How is the $\nabla^n $ operator defined?

Question

In Quantum Mechanics, the translation operator $\hat{T}$ can be written as

$$\hat{T}(\boldsymbol{x}) = 1 - \dfrac{ix\cdot \hat{p}}{\hbar} - \dfrac{i(x\cdot \hat{p})^2}{2\hbar^2} - \dfrac{i(x\cdot \hat{p})^3}{6\hbar^3} + \ldots$$ with $$\hat{p} = -i\hbar \nabla $$ This question isn't really about the translation operator itself. I just wanted to mention it as an example. Something that is really bothering me in that Taylor expansion are the expressions $$\hat{p}^n = (-i\hbar)^n \nabla^n$$ More specifically I wanted to ask what $$\nabla^n $$ means? From what I know, $\nabla f = \begin{pmatrix}\partial_x f \\\partial_y f \\ \partial_z f\end{pmatrix}$ for a scalar function $f$. This makes sense. But then what is $\nabla^2 f$ supposed to be? From the kinetic energy operator I know that $\nabla^2 = \Delta$ should be the Laplacian-Operator. But this isn't how to product of two operator is defined.

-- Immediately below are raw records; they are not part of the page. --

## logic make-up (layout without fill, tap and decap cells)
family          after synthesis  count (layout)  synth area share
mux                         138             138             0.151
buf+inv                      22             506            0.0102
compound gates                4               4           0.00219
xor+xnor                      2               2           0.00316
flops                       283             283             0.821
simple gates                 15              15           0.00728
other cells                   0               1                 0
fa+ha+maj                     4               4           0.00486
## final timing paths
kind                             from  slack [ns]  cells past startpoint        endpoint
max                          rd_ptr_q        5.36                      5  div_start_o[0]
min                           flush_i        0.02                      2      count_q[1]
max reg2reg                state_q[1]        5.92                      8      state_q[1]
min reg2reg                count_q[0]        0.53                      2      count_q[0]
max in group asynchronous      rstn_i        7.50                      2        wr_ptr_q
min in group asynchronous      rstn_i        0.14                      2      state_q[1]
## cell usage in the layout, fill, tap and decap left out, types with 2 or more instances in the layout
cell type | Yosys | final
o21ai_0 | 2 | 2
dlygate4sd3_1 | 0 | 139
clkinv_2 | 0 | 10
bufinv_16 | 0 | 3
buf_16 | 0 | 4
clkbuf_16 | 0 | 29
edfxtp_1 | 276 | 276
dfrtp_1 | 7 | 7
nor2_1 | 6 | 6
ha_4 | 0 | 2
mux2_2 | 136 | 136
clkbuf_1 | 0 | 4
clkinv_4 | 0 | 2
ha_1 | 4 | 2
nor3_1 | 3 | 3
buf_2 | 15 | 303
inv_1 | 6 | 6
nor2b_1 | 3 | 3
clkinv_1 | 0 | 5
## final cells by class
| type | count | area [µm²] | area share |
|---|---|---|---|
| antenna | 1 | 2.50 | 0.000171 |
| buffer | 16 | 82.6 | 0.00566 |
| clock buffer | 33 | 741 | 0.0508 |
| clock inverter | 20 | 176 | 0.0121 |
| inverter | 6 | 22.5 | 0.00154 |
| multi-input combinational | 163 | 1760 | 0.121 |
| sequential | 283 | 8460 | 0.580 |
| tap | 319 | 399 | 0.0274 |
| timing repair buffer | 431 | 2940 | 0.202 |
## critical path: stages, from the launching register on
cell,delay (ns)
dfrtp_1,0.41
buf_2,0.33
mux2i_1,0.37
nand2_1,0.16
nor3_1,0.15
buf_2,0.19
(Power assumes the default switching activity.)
## config.mk

```make
export PLATFORM = sky130hd
export DESIGN_NAME = frame_scanner
export DESIGN_NICKNAME = d
export VERILOG_FILES = /design/src/frame_scanner.sv
export SDC_FILE = /design/constraint.sdc
export NUM_CORES = 1
export LEC_CHECK = 0
export BUFFER_PORTS_ARGS = -buffer_cell sky130_fd_sc_hd__buf_2
export CAP_MARGIN = 20
export CELL_PAD_IN_SITES_DETAIL_PLACEMENT = 1
export CELL_PAD_IN_SITES_GLOBAL_PLACEMENT = 2
export CORE_AREA = 2 2 39 41
export DETAILED_ROUTE_END_ITERATION = 8
export DIE_AREA = 0 0 41 43
export GPL_TIMING_DRIVEN = 0
export PLACE_DENSITY = 0.48
export SKIP_LAST_GASP = 1
export SLEW_MARGIN = 20
export SYNTH_ARGS = -nofsm -noshare
export SYNTH_HDL_FRONTEND = slang
export SYNTH_SLANG_ARGS = --single-unit
```

## constraint.sdc

```tcl
create_clock -name clk -period 0.9 [get_ports clk]
set_input_delay 0 -clock clk [delete_from_list [all_inputs] [get_ports clk]]
set_output_delay 0 -clock clk [all_outputs]
set_load 0.01 [all_outputs]
```
==> src/rt_pkg.sv <==
package rt_pkg;

    // signed 8.24 fixed point
    typedef logic signed [31:0] fp;

    typedef struct packed {
        fp x;
        fp y;
        fp z;
    } vec3;

    // rides along with each ray through the pipeline
    typedef struct packed {
        logic [9:0] px;
        logic [8:0] py;
        logic       last;
    } pix_tag_t;

    localparam int SCREEN_WIDTH  = 640;
    localparam int SCREEN_HEIGHT = 480;

    localparam fp FP_ONE          = 32'sh0100_0000;
    localparam fp FP_THREE_HALVES = 32'sh0180_0000;
    // 1/320, 1/240 and 640/480, rounded to nearest
    localparam fp INV_HALF_WIDTH  = 32'sh0000_CCCD;
    localparam fp INV_HALF_HEIGHT = 32'sh0001_1111;
    localparam fp ASPECT_RATIO    = 32'sh0155_5555;

    // pipeline depths
    localparam int INV_SQRT_LAT = 4;
    localparam int RAY_LAT      = 8;

    // camera basis, no roll
    localparam vec3 CAMERA_RIGHT = '{x: FP_ONE, y: 32'sh0, z: 32'sh0};
    localparam vec3 CAMERA_UP    = '{x: 32'sh0, y: FP_ONE, z: 32'sh0};

    // full 64-bit product, keep bits 55:24 (floor)
    function automatic fp fp_mul(input fp a, input fp b);
        logic signed [63:0] prod;
        prod = 64'(a) * 64'(b);
        return prod[55:24];
    endfunction

    function automatic fp vec3_dot(input vec3 a, input vec3 b);
        return fp_mul(a.x, b.x) + fp_mul(a.y, b.y) + fp_mul(a.z, b.z);
    endfunction

    function automatic fp int_to_fp(input int v);
        return fp'(v <<< 24);
    endfunction

endpackage

==> src/pixel_if.sv <==
`timescale 1ns/1ps

// one pixel coordinate per cycle, no stall
interface pixel_if;

    logic       valid;
    logic [9:0] px;
    logic [8:0] py;
    // strobe of the frame's final pixel
    logic       last;

    // raster counter side
    modport src (
        output valid, px, py, last
    );

    // ray generator side
    modport dst (
        input valid, px, py, last
    );

endinterface

==> src/raster_counter.sv <==
`timescale 1ns/1ps

module raster_counter (
    input  logic   clk,
    input  logic   rst,
    input  logic   clear,
    input  logic   step,
    output logic   at_last,
    pixel_if.src   pix
);

    import rt_pkg::*;

    // position of the next pixel to emit
    logic [9:0] col;
    logic [8:0] row;
    logic [9:0] col_cur;
    logic [8:0] row_cur;
    logic       end_col;
    logic       end_frame;

    // clear may come together with the first step
    always_comb begin
        col_cur   = clear ? '0 : col;
        row_cur   = clear ? '0 : row;
        end_col   = (col_cur == 10'(SCREEN_WIDTH - 1));
        end_frame = end_col && (row_cur == 9'(SCREEN_HEIGHT - 1));
    end

    always_ff @(posedge clk) begin
        if (!rst) begin
            col       <= '0;
            row       <= '0;
            at_last   <= 1'b0;
            pix.valid <= 1'b0;
        end else begin
            pix.valid <= step;
            if (step) begin
                at_last <= end_frame;
                if (end_frame) begin
                    col <= '0;
                    row <= '0;
                end else if (end_col) begin
                    col <= '0;
                    row <= row_cur + 9'd1;
                end else begin
                    col <= col_cur + 10'd1;
                    row <= row_cur;
                end
            end
        end
    end

    // coordinates only matter with the strobe
    always_ff @(posedge clk) begin
        if (step) begin
            pix.px   <= col_cur;
            pix.py   <= row_cur;
            pix.last <= end_frame;
        end
    end

endmodule

==> src/flat_wrapper.sv <==
// flat-port wrapper written by rule: the top's interface ports become plain ports
module raster_counter_flat import rt_pkg::*;
  (clk, rst, clear, step, at_last, pix_valid, pix_px, pix_py, pix_last);
  pixel_if pix_i ();
  input  logic clk;
  input  logic rst;
  input  logic clear;
  input  logic step;
  output logic at_last;
  output wire logic [$bits(pix_i.valid)-1:0] pix_valid;
  output wire logic [$bits(pix_i.px)-1:0] pix_px;
  output wire logic [$bits(pix_i.py)-1:0] pix_py;
  output wire logic [$bits(pix_i.last)-1:0] pix_last;
  assign pix_valid = pix_i.valid;
  assign pix_px = pix_i.px;
  assign pix_py = pix_i.py;
  assign pix_last = pix_i.last;
  raster_counter u_core (.clk(clk), .rst(rst), .clear(clear), .step(step), .at_last(at_last), .pix(pix_i));
endmodule
==> config.mk <==
export PLATFORM = sky130hd
export DESIGN_NAME = raster_counter_flat
export DESIGN_NICKNAME = d
export VERILOG_FILES = /design/src/rt_pkg.sv /design/src/pixel_if.sv /design/src/raster_counter.sv /design/src/flat_wrapper.sv
export SDC_FILE = /design/constraint.sdc
export NUM_CORES = 1
export LEC_CHECK = 0
export ABC_AREA = 1
export BUFFER_PORTS_ARGS = -buffer_cell sky130_fd_sc_hd__buf_2
export CAP_MARGIN = 20
export CORE_MARGIN = 8
export CORE_UTILIZATION = 51
export DETAILED_ROUTE_END_ITERATION = 6
export PLACE_DENSITY_LB_ADDON = 0.08
export SKIP_CTS_REPAIR_TIMING = 1
export SLEW_MARGIN = 30
export SYNTH_ARGS = -nofsm -noshare
export SYNTH_HDL_FRONTEND = slang
export SYNTH_SLANG_ARGS = --single-unit
export TNS_END_PERCENT = 1
==> constraint.sdc <==
create_clock -name clk -period 2.8 [get_ports clk]
set_input_delay 0.14 -clock clk [delete_from_list [all_inputs] [get_ports clk]]
set_output_delay 0.14 -clock clk [all_outputs]
set_load 0.1 [all_outputs]
### Word-level counts from Yosys, hierarchy flattened

Index checks and enable logic that the tools add are counted.

| word-level totals | value |
|---|---|
| register bits after elaboration | 41 |
| bits in latches | 0 |
| memory bits (writable) | 0 |
| memory bits (read-only) | 0 |
| input bits | 4 |
| output and inout port bits | 22 |
| word-level logic and storage cells | 18 |
| memories | 0 |

| cells by class | value |
|---|---|
| add/sub/neg operators | 2 |
| multiply operators | 0 |
| div/mod/pow operators | 0 |
| $lt $le $gt $ge | 0 |
| eq/ne operators | 2 |
| shift operators | 0 |
| mux-type cells | 6 |
| bitwise operators | 0 |
| reduce and logical (&&, ||, !) cells | 1 |

Operators by type and width:

| cell | count |
|---|---|
| 2-to-1 mux 10 bit | 3 |
| 2-to-1 mux 9 bit | 3 |
| adder 10 x 1 -> 10 bit (second input constant) | 1 |
| equality test 10 bit (second input constant) | 1 |
| adder 9 x 1 -> 9 bit (second input constant) | 1 |
| equality test 9 bit (second input constant) | 1 |
| logical AND 1 bit | 1 |

### Longest topological paths before layout

| depth | value |
|---|---|
| word-level depth | 4 |
| mapped depth | 14 |
| gate-level depth less buffers | 13 |

### Worst setup path after synthesis

OpenSTA, ideal clock, no wires.

| path | value |
|---|---|
| path type | register to register |
| from | register u_core.col[0] |
| to | register u_core.row[3] |
| setup time | 0.132 ns |
| arrival time | 1.536 ns |
| data required time | 2.668 ns |
| setup slack | 1.132 ns |
| stages on the path, launching flop included | 11 |
| path buffers | 0 |
| clock period less this slack | 1.668 ns |
| cells stage by stage | dfxtp_1 inv_1 nor2_1 ha_1 nand4_4 nor2_2 nand3_2 nor2_1 nor2_2 nand2_1 a21oi_1 |

| between the ends | value |
|---|---|
| cells in the longest elaborated chain, start to end | 4 |
| elaborated cells on any way between the ends | 5 |
| those cells by class | eq/ne: 1; mux: 3; reduce/logical: 1 |

Ends and longest elaborated chain:

| what | RTL line | source |
|---|---|---|
| start: declaration | raster_counter.sv:15 | `logic [9:0] col;` |
| start signal: assignment | raster_counter.sv:47 | `col <= col_cur + 10'd1;` |
| 2-to-1 mux 10 bit (*) | raster_counter.sv:24 | `col_cur = clear ? '0 : col;` |
| net u_core.col_cur[0] | raster_counter.sv:17 | `logic [9:0] col_cur;` |
| equality test 10 bit (*) | raster_counter.sv:26 | `end_col = (col_cur == 10'(SCREEN_WIDTH - 1));` |
| 2-to-1 mux 9 bit or logical AND 1 bit (tied branches) | raster_counter.sv:43, raster_counter.sv:27 |  |
| 2-to-1 mux 9 bit (*) | raster_counter.sv:40 | `if (end_frame) begin` |
| end signal: assignment | raster_counter.sv:45 | `row <= row_cur + 9'd1;` |
| end signal: assignment | raster_counter.sv:48 | `row <= row_cur;` |
| end: declaration | raster_counter.sv:16 | `logic [8:0] row;` |

Mark *: on every way through the listed nets, which the timed path passes. The rest lies on a longest branch.
A chain may end at the register's enable or synchronous reset.

### Final worst setup path

| path | value |
|---|---|
| from | register u_core.col[0] |
| to | register u_core.row[7] |

The elaborated chain is that of the path after synthesis.

==> summary.md <==
| Metric | Value |
|---|---|
| Slew headroom | `63.0%` |
| Flop2flop setup slack | `between 0.8 and 0.9 ns` |
| Share of post-route cells with drive strength above 1 | `a little under a quarter` |
| Drt drc | `0` |
| IO Port Bufs | `25` |
| Pin count of the biggest net entering global routing | `33` |
| Wire per inst | `13.2 um` |
| Register bit count reported by yosys | `41` |
| Vias | `1638` |
| Peak VDD IR | `359 uV` |
| Post-Place Setup Slack | `between 0.8 and 0.9 ns` |
| First-pass GRT wire length | `roughly 7300 um` |
| Root Driver | `clkbuf_8` |
| Clk Latency, worst-skew pair | `0.29 ns` |
| Global route overflow | `0` |
| Cell Pwr Density | `525 nW/um^2` |
| Routability cong. | `0.890` |
| Register area share after synthesis | `48.8%` |
| Number of global-route vias before repair | `1493` |
| Layout area overhead | `12.9%` |
| Commonest non-fill, non-tap cell in the layout | `nand2_1` |
| Synth unique cells | `32` |
| Top Ports | `26` |
| Die area | `6400 um^2` |
| Leakage | `~0.00094 uW` |
| Status | `completed` |
| Yosys warns | `0` |
| Clk buf depth | `2` |
| Sink Count | `41` |
| Most frequent cells in the layout | `nand2_1 (67), inv_1 (25), buf_2 (25)` |
| Setup TNS | `0 ns` |
| Vias per cell | `4.99` |
| DP Wirelength | `3150 um` |
| Nets | `between 200 and 300` |
| CP Cell Sequence | `inv_1 > nor2_1 > ha_1 > nand4_4 > nor2_2 > nand3_2 > o21ai_1 > nor2_1 > nor2_1 > nor2_1` |
| Worst endpoint required time | `2.97 ns` |
| Clk slew on worst S/H paths | `0.08 ns` |
| Final setup viols | `0` |
| RSZ-0062 raised after global routing | `false` |
| Area occupied by registers | `1020 um^2` |
| Critical path peak fanout | `6` |
| Num CTS Buffers | `5` |
| Max-cap violations | `0` |
| CP max stage cell | `dfxtp_1` |
| Tmin final | `roughly 1.9 ns` |
| CTS H-tree lvls | `2` |
| Detailed Route WL | `4320 um` |
| Die W | `80.0 um` |
| Final hold violation count | `0` |
| Die boundary height | `between 80 and 90 um` |
| First DRT Iteration DRCs | `approximately 130` |
| Hold Crit Class | `primary input to register` |
| Total global-route track usage | `~15%` |
| CP delay by family, top | `simple AND/OR/NAND/NOR gates` |
| Pre-antenna DRT Iters | `4` |
| Final setup margin | `0.865 ns` |
| Crit-path most repeated cell | `nor2_1` |
| Fmax | `517 MHz` |
| CP Capture Type | `register` |
| Starting Density | `52.6%` |
| Worst Path Arrival | `2.11 ns` |
| Clock Skew | `about 0.0067 ns` |
| TritonCTS clock tree | `done` |
| # fillers | `about 360` |
| Rows | `23` |
| Crit Path Class | `register to register` |
| Synthesized Nets | `254` |
| Multi-input gate area | `913 um^2` |
| Mean Syn Cell Area | `8.43 um^2` |
| Routed Antenna Nets | `0` |
| Crit-path max cell delay | `0.36 ns` |
| Core ar. | `~4000 um^2` |
| Startpoint Class | `register` |
| N_diodes | `0` |
| Cell Area, Synth | `between 2000 and 2500 um^2` |
| Worst Path Buf+Inv | `1` |
| Antenna violations before repair | `0` |
| Max-slew violations | `0` |
| Final period utilization | `69.1%` |
| Cells after synthesis | `248` |
| Actual slew at the worst max-slew pin | `0.551 ns` |
## Yosys cell counts
master	instances	area (um^2)
edfxtp_1	20	601
o21ai_0	7	35.0
o21ai_1	5	25.0
nor2_4	3	33.8
o31ai_1	1	7.51
nand2_4	2	22.5
clkinv_1	2	7.51
nand3b_1	1	7.51
nand2_1	67	251
nor3_1	2	10.0
ha_1	2	25.0
inv_1	25	93.8
nand2_2	3	18.8
o211ai_1	2	15.0
nand3_2	6	60.1
buf_4	1	7.51
dfxtp_1	21	420
nand3_1	13	65.1
nor2_1	21	78.8
nor3_2	1	10.0
clkbuf_1	3	11.3
inv_2	4	15.0
nor2_8	1	20.0
buf_8	1	15.0
inv_4	1	6.26
nor2_2	6	37.5
a21oi_1	18	90.1
nand3_4	1	17.5
nand4_1	3	18.8
nand4_4	1	21.3
nor3_4	1	16.3
xor2_1	3	26.3
## through the flow
step | utilization [%] | cells | hold slack (ns) | power (uW) | instance area [um^2]
global route | 59.5 | 328 | 0.0885 | 1280 | 2360
CTS | 59.5 | 328 | 0.0698 | 1250 | 2360
global placement | 56.9 | 320 | 0.373 | 831 | 2260
finish | 59.5 | 328 | 0.0804 | 1240 | 2360
detailed placement | 56.9 | 320 | 0.373 | 833 | 2260
floorplan | - | 248 | 0.238 | 803 | 2090
## cell families (layout without fill, tap and decap cells)
group                      Yosys count  after routing  synth area share (%)
AOI/OAI and AO/OA                   33             33                  8.26
xor gates and xnor gates             3              3                  1.26
adders and majority gates            2              2                  1.20
buffers and inverters               37             67                  7.48
DFF                                 41             41                  48.8
and+or+nand+nor                    132            132                  33.0
## path summary, 6_finish.rpt
path | endpoint | from | cells past startpoint
max | u_core.row[7] | u_core.col[0] | 10
min | u_core.pix.valid | rst | 3
max reg2reg | u_core.row[7] | u_core.col[0] | 10
min reg2reg | u_core.row[8] | u_core.row[8] | 2
## tightest hold or removal path, stage by stage
cell,delay [ns]
buf_2,0.11
nand2_1,0.05
inv_1,0.04
## per-layer routing
metal  share of wire (%)  global-route usage [%]  wire length (um)
met1                  50                    20.6              2180
met2                  41                    20.4              1790
met3                 6.9                    4.17               299
met4                 1.4                    5.09                60
met5                   0                       0                 0
## power breakdown
group / switching, uW / internal (uW)
combinational: 149 / 19.0
clock: 199 / 223
sequential: 5.99 / 643
## sequential cells by signal, indices dropped and copies added (netlist names)
name	flops
u_core.at_last	1
u_core.col	10
u_core.pix.last	1
u_core.pix.px	10
u_core.pix.py	9
u_core.pix.valid	1
u_core.row	9
## area by class of cell
cell class	count	area share [%]
clock buffers	7	4.08
clock inverters	1	0.212
inverters	32	5.19
multi-input cells	170	38.7
flip-flops and latches	41	43.2
well taps	50	2.65
repair buffers	27	5.94
(Power assumes the default switching activity.)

By the definition I should apply the nabla operator to $\nabla f = \begin{pmatrix}\partial_x f \\\partial_y f \\ \partial_z f\end{pmatrix}$ again: $$\nabla \nabla f = \nabla \begin{pmatrix}\partial_x f \\\partial_y f \\ \partial_z f\end{pmatrix} = \begin{pmatrix}\partial_x \begin{pmatrix}\partial_x f \\\partial_y f \\ \partial_z f\end{pmatrix} \\\partial_y \begin{pmatrix}\partial_x f \\\partial_y f \\ \partial_z f\end{pmatrix} \\ \partial_z \begin{pmatrix}\partial_x f \\\partial_y f \\ \partial_z f\end{pmatrix} \end{pmatrix}$$ which could probably be interpreted as the Jacobian matrix.

Answer 1

Well, how do you define $p^n$ for classical $p$, or $\hat{p}^n$ for $\hat{p}$ with operator-valued components? It's that question you really need to answer; $\vec{\nabla}$ isn't the thorny part here. Indeed, we could instead write $\hat{p}_j=-i\hbar\partial_j$, so all the exponentiate-a-vector work is done elsewhere.

For a vector $\vec{v}$ we define $\vec{v}^2:=\vec{v}\cdot \vec{v}=\sum_iv_i^2$, so $\vec{v}^0:=1,\,\vec{v}^1:=\vec{v},\,\vec{v}^{n+2}:=(\vec{v}\cdot\vec{v})\vec{v}^n$ defines all non-negative integer powers of $\vec{v}$ recursively, with $\vec{v}^{2n}=(\vec{v}\cdot\vec{v})^n,\,\vec{v}^{2n+1}=\vec{v}^{2n}\vec{v}$. There's no problem using that with anything here, especially since $[\hat{p}_j,\,\hat{p}_k]=0$. So $\nabla^2=\sum_j\partial_j^2$.